The only daughter of Kombaiah's friend was married to Kombaiah's son Nambi. Trouble erupts between Nambi and his father Kombaiah, which leads to Kombaiah killing his own son. This worries Kombaiah's friend as his daughter has become a widow because of Kombaiah. This was the reason for his anger over Kombaiah. He also discloses the truth to Kidaari about the death of his father Kottur Durai (Napoleon). Years back, Kotur Durai was a henchman to a politician named S. N. Kaalai (Hareesh Peradi), while Kombaiah was a sidekick to Kotur Durai. However, Kombaiah betrays and kills Kottur Durai and then Kaalai. He then stages a drama that Kaalai killed Kottur Durai and he had revenged by killing Kaalai, which helped him establish himself as a don in the town. Knowing this, Kidaari feels bad as Kombaiah's affection towards him was fake. He visits him in the hospital and informs him that he had understood Kombaiah's true intentions. Kombaiah is saved but loses his speech, and Kidaari becomes the don of the town. Kidaari spares Kombaiah but has instigated a fear of death in his mind, which Kidaari thinks is a bigger punishment.

== Production ==
Sasikumar began work on the film directed by Prasath Murugesan during March 2016 in Chennai. Sasikumar attained the title Kidaari from P. Samuthirakani, who had previously registered the title. Filming ended in July 2016, after 62 working days.

== Soundtrack ==
Darbuka Siva composed the soundtrack. One of the songs, "Vandiyila Nellu Varum", was earlier featured in the debut album of La Pongal, a musical project founded by Siva. The audio rights were bought by Think Music.

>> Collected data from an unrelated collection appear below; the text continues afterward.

$ cat ./design.v
module sign_mag_add #(parameter N=4)
							(input  logic [N-1:0] a, b,
							 output logic [N-1:0] sum);
	logic [N-2:0]  mag_a, mag_b, mag_sum, max, min;
	logic sign_a, sign_b, sign_sum;
	always_comb
	begin
		mag_a = a[N-2:0];
		mag_b = b[N-2:0];
		sign_a = a[N-1];
		sign_b = b[N-1];
		if (mag_a > mag_b)
			begin
				max = mag_a;
				min = mag_b;
				sign_sum = sign_a;
			end
		else
			begin
				max = mag_b;
				min = mag_a;
				sign_sum = sign_b;
			end
		if (sign_a==sign_b)
			mag_sum = max + min;
		else
			mag_sum = max - min;
		sum = {sign_sum, mag_sum};
	end   
endmodule   
$ cat ./config.mk
export PLATFORM = sky130hd
export DESIGN_NAME = sign_mag_add
export DESIGN_NICKNAME = sign_mag_add
export VERILOG_FILES = /design/flow/design.v
export SDC_FILE = /design/flow/constraint.sdc
export NUM_CORES = 4
export LEC_CHECK = 1
export CORE_AREA = 10 10 70 70
export DIE_AREA = 0 0 80 80
$ cat ./run.sh
#!/bin/bash
# OpenROAD 26Q1-2900-gdf79404cd8, Yosys 0.63+post, stock flow scripts
make -C /OpenROAD-flow-scripts/flow DESIGN_CONFIG=/design/flow/config.mk WORK_HOME=/design/flow/orfs finish
$ cat ./constraint.sdc
current_design sign_mag_add

set clk_period 3.5
set clk_io_pct 0.2

create_clock -name clk0 -period $clk_period

set non_clock_inputs [all_inputs -no_clocks]
set_input_delay [expr $clk_period * $clk_io_pct] -clock clk0 $non_clock_inputs
set_output_delay [expr $clk_period * $clk_io_pct] -clock clk0 [all_outputs]
==> out/results.txt <==
Total Routing Usage GR: 0.0275
Worst setup path endpoint: sum[2]
Fillers: 396
Number of DRC violations after detailed routing: 0
Vertical extent of the die: 80 µm
Flip-flop and latch count: 0
Final ANT Viol Nets: 0
Routed Wire Length: 792 µm
Routed wire length per instance: 7.54 µm
Slack of the critical path: -0.240 ns
Yosys warning count: 1
Post-Place Worst Slack: -1.05 ns
Layout cell share with drive strength beyond 1: 0.542
Number of endpoints with negative hold slack in the final report: 0
Area share, top type: 0.216
Setup CP Type: input pin to output port
Cells after synthesis: 36
Cell taking the most area after synthesis: ha_1
Area growth from synthesis to layout: 108%
Starting utilization of the core area: 0.0850
Crit path capture type: output port
Number of warnings in the stage logs: 35
Worst setup path startpoint: a[2]
Top area cell types: ha_1, xnor2_1, mux2i_1
Pleak: 0.272 nW
Number of cells in the design after placement: 101
Storage cell area: 0 µm²
Maximum capacitance violations: 0
Worst relative slew slack: 0.829
Number of primary I/O pins: 12
Chip Footprint: 6400 µm²
Antenna violations before repair: 0
Number of optimization iterations in the first detailed-route pass: 1
Violated checks: negative setup slack
Class of the tightest hold or removal check: input pin to output port
Kind of start point of the critical path: input pin
Total count of max-transition violations in the final report: 0
Cell Pwr Density: 187 nW/µm²
Clock buffer count: 0
Fmax: 267 MHz
Num rows: 21
Largest voltage drop on the vdd net: 0.0380 mV
Actual slew at the worst max-slew pin: 0.249 ns
Count of input and output buffers: 12
Number of distinct standard cells referenced by the synthesized netlist: 19
Pin count of the biggest net entering global routing: 6
Register area share after synthesis: 0
Worst-path maximum fanout: 5
Syn Std Cell Area: 290 µm²
Unrepaired setup endpoints after global routing: yes
Data required, critical path: 2.80 ns
Chip Area, Yosys: 290 µm²
Via count of the first global-routing pass: 344
ANT cells: 0
Core Util, Final: 0.177
Final Setup Violations: 1
Placed cell areas: 543 µm²
Mean instance size in the synthesized netlist: 8.06 µm²
First-pass GRT wire length: 1550 µm
Period minus WS final: 3.74 ns
Final GP Congestion: 0.806
Number of cells in the yosys synthesis report: 36
Number of DRC markers in iteration 0: 0
Arrival time worst endpoint: 3.04 ns
Total core area: 3420 µm²
Post-route cell area: 603 µm²
Via density per instance: 3.00
Multi-input gate area: 324 µm²
Cycle use final: 1.07
Number of non-filler instances in the completed layout: 105
Via count: 315
Run status: finished with violations
Hold Buf Count CTS: 0
HPWL Detailed: 713 µm
Die X: 80 µm
Overflow left after global routing: 0
## worst max-delay path: stages
cell           delay [ns]
dlygate4sd2_1        0.27
ha_4                 0.30
nand2_1              0.05
mux2i_1              0.22
nor4_4               0.08
ha_1                 0.28
nor2_1               0.04
a21o_1               0.17
fa_2                 0.35
xnor2_2              0.14
xnor2_1              0.19
xnor2_1              0.13
buf_2                0.11
## where the power goes
group	internal [mW]	leakage [nW]	switching, mW
sequential	0	0	0
clock	0	0	0
combinational	0.0705	0.272	0.0426
total	0.0705	0.272	0.0426
## cells in the final DEF (no fill, tap or decap)
cell             count
ha_1                 2
a21o_1               1
dlygate4sd2_1        1
inv_2                2
clkdlybuf4s15_2      2
fa_2                 1
ha_4                 3
o2111a_1             1
nand2b_1             1
xnor2_1              3
nand2_2              1
clkdlybuf4s50_1      4
nand2_1              2
mux2i_1              3
a21oi_1              1
buf_4               12
nor4_4               1
buf_2                3
clkbuf_2             1
inv_1                3
buf_8                1
nor2_1               2
nand3_1              1
mux2_1               1
o21ai_2              1
o21a_1               1
nor3_2               1
nor2b_4              1
xnor2_2              1
inv_4                1
## metal layers
metal / vias to the layer above / share of wire / track usage
met5: - / 0 / 0
met3: 0 / 0.023 / 0.00227
li1: 168 / - / -
met1: 143 / 0.45 / 0.0390
met4: 0 / 0 / 0
met2: 4 / 0.53 / 0.0465
## Yosys cell counts, drive strengths merged
cell,n
inv,6
ha,5
xnor2,4
mux2i,3
nand2,3
nor2,2
a21o,1
a21oi,1
buf,1
fa,1
mux2,1
nand2b,1
nand3,1
nor2b,1
nor3,1
nor4,1
o2111a,1
o21a,1
o21ai,1
## worst min path at each step
stage                 from     end  slack [ns]  cells after the start
final                 b[2]  sum[2]        1.80                      4
after CTS             b[2]  sum[2]        1.94                      4
after global routing  b[2]  sum[2]        1.85                      4
## logic make-up (layout without fill, tap and decap cells)
family | count (synthesis) | count (layout) | synth area share
simple gates | 10 | 10 | 0.211
buf+inv | 7 | 30 | 0.103
fa+ha+maj | 6 | 6 | 0.284
compound gates | 5 | 5 | 0.138
xor+xnor | 4 | 4 | 0.121
mux | 4 | 4 | 0.142
## area by class of cell
| type | count | share of cell area |
|---|---|---|
| tap | 46 | 0.0954 |
| timing repair buffer | 24 | 0.326 |
| multi-input combinational | 29 | 0.537 |
| inverter | 6 | 0.0415 |
## per-stage QoR
step | total power [mW] | hold slack [ns] | TNS, ns
6_report | 0.113 | 1.80 | -0.240
5_1_grt | 0.128 | 1.85 | -0.508
4_1_cts | 0.110 | 1.94 | -0.229
3_5_place_dp | 0.109 | 2.50 | -1.85
3_3_place_gp | 0.108 | 2.48 | -1.82
2_1_floorplan | 0.0566 | 1.53 | 0
## repair_timing
| action | in CTS | in global routing |
|---|---|---|
| pin swaps | 12 | 5 |
| gates cloned | 0 | 0 |
| gates resized | 31 | 4 |
| buffers inserted | 3 | 1 |
| setup endpoints to repair | 3 | 2 |
Power figures rest on the tool's default switching activity, not on a simulated workload.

Karthik of Milliblog wrote, "Darbuka Siva's film debut extends his style of music to great effect".

Track listing
| No. | Title | Lyrics | Singer(s) | Length |
|---|---|---|---|---|
| 1. | "Vandiyile Nellu Varum" | Anthony Daasan, Ekadesi | Anthony Daasan, Sanjana Divaker Kalmanje | 3:54 |
| 2. | "Vettaruva Veecharuva" | Ekadesi | D.Velmurugan | 3:08 |
| 3. | "Thalakaalu Puriyalaiyae" | Mohanrajan | Anitha Karthikeya, Velmurugan | 3:58 |
| 4. | "Nenjukkulla Ninnu Kittu" | Ekadesi | Sanjana Divaker Kalmanje | 2:34 |
| 5. | "Pagaivanukku Arulvaai" | Bharathiyar | Haricharan | 4:22 |
| 6. | "Kaathu Veesudhu Kaathu" | Mohanrajan | Darbuka Siva, Gowtham Bharadwaj | 1:38 |
| 7. | "Velivarum Ulmugam" (instrumental) |  |  | 2:55 |
| Total length: |  |  |  | 22:29 |

== Reception ==
Baradwaj Rangan wrote in The Hindu, "This murder mystery needed more than flavour. It needed focus." Anupama Subramanian of Deccan Chronicle wrote, "Though most of the scenes are contrived, Kidaari still is an interesting film that uses a narrator to drive the viewer and the scenes". M. Suganth of The Times of India wrote, "The film manages to be engaging enough, with Murugesan nicely introducing humour (one old character who makes empty boasts is a scene-stealer) into the violent scenes. It is only in the final denouement that the film resorts to cliché". Karthik Keramalu of News18 wrote, "Kidaari is something all the members of the film can be proud of", lauding the casting and calling the film a "fine example of a dog-eat-dog world".